Action item ▸ In the records below, find the line that contains "inv_1: 17 / 0.48" and repeat it, along with each line after it, exactly as written.

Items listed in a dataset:
▬▬▬

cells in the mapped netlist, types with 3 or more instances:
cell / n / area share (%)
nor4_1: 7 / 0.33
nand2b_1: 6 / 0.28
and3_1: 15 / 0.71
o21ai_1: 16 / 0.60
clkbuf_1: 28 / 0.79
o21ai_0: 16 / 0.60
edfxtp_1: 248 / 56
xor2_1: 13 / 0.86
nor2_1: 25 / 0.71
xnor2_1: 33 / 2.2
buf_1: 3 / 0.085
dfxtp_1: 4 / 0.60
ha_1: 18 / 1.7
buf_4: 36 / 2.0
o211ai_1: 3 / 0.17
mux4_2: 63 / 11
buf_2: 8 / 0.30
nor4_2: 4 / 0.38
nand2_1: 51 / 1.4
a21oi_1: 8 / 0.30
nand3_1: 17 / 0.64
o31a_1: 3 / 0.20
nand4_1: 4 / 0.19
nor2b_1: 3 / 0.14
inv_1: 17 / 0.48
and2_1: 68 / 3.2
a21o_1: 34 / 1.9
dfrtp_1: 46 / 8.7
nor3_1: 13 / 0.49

▬▬▬

Finished exercise ▸
inv_1: 17 / 0.48
and2_1: 68 / 3.2
a21o_1: 34 / 1.9
dfrtp_1: 46 / 8.7
nor3_1: 13 / 0.49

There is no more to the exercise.